▸ THE DATA
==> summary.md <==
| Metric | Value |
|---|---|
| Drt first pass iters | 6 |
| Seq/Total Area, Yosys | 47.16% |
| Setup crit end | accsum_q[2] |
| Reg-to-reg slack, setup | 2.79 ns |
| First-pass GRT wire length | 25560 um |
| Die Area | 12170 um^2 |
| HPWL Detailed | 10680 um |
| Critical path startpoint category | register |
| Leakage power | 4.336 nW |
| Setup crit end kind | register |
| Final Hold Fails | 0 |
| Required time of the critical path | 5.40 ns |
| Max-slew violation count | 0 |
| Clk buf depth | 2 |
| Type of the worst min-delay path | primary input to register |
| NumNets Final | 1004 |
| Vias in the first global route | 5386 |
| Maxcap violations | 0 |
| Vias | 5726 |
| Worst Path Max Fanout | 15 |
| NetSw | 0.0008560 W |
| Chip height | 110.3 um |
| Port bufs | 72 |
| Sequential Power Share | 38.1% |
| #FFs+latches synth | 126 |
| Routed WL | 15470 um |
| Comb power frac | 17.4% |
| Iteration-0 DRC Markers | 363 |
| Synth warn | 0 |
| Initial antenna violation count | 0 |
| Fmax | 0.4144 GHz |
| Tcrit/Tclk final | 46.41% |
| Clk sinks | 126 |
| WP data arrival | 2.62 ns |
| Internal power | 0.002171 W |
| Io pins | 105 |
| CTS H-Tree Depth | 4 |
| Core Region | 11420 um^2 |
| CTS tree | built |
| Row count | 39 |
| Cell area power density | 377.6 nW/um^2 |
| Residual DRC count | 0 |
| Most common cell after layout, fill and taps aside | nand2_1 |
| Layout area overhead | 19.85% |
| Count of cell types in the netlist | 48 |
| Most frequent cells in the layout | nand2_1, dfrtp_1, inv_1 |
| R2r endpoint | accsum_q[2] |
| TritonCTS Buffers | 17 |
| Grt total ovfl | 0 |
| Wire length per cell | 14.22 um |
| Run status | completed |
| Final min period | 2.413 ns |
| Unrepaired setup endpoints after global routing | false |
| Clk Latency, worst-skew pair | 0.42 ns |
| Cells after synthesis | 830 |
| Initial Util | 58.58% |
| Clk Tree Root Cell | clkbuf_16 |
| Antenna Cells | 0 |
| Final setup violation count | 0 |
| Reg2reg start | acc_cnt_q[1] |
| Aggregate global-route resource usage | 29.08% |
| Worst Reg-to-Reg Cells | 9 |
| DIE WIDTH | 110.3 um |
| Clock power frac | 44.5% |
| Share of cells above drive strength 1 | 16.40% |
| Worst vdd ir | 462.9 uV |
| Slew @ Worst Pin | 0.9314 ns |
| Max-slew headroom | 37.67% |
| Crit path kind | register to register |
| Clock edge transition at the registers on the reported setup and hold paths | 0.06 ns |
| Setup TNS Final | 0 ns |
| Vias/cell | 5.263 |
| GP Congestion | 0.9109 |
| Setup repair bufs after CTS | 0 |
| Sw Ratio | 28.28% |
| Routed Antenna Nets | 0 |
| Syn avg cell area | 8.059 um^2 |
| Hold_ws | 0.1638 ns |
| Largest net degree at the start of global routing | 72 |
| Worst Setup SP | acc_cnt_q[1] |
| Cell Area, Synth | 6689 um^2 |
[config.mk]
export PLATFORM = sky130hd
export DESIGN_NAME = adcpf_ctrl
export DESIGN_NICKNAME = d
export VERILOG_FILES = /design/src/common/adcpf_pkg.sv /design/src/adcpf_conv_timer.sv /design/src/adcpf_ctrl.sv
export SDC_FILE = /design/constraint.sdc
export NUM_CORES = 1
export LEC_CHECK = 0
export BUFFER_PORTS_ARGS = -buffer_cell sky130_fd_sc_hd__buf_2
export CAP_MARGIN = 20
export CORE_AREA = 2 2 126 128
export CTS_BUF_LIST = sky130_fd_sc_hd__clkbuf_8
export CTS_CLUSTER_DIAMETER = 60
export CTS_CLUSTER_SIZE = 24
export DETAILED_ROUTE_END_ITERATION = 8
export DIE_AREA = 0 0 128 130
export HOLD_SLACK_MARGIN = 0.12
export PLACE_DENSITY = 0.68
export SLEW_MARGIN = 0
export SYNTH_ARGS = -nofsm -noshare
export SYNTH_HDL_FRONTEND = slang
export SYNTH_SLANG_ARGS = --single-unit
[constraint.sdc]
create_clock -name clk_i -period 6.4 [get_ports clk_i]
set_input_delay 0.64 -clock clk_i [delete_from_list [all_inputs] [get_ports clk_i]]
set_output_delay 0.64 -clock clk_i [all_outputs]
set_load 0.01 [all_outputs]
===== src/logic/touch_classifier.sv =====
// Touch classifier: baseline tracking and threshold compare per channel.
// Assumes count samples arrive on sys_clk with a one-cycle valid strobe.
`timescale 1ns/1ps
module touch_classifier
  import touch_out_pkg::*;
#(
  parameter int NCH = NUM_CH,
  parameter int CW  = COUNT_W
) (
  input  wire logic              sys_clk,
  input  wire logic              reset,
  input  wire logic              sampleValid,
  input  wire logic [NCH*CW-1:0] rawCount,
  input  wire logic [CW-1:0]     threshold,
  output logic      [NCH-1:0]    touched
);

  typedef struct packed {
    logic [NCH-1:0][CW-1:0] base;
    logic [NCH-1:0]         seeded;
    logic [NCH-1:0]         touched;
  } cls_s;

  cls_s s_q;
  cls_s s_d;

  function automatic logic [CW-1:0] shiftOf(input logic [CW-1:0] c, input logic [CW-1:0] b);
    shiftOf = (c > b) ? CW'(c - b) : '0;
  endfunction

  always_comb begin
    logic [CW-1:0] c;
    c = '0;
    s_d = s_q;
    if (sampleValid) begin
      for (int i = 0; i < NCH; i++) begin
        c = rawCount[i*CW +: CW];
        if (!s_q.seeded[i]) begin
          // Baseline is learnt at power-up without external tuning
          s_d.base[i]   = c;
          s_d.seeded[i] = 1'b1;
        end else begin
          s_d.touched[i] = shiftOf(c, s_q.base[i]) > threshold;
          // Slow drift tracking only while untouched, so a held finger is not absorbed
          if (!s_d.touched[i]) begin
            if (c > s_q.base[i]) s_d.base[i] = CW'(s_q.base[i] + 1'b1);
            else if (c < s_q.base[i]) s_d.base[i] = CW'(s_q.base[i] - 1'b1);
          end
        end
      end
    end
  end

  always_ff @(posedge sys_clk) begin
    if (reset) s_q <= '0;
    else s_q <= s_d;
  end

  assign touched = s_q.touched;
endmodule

▸ EXERCISE
Go through the entries above and count the lines holding the word "length"; write nothing but the number.

▸ WRITTEN ANSWER
2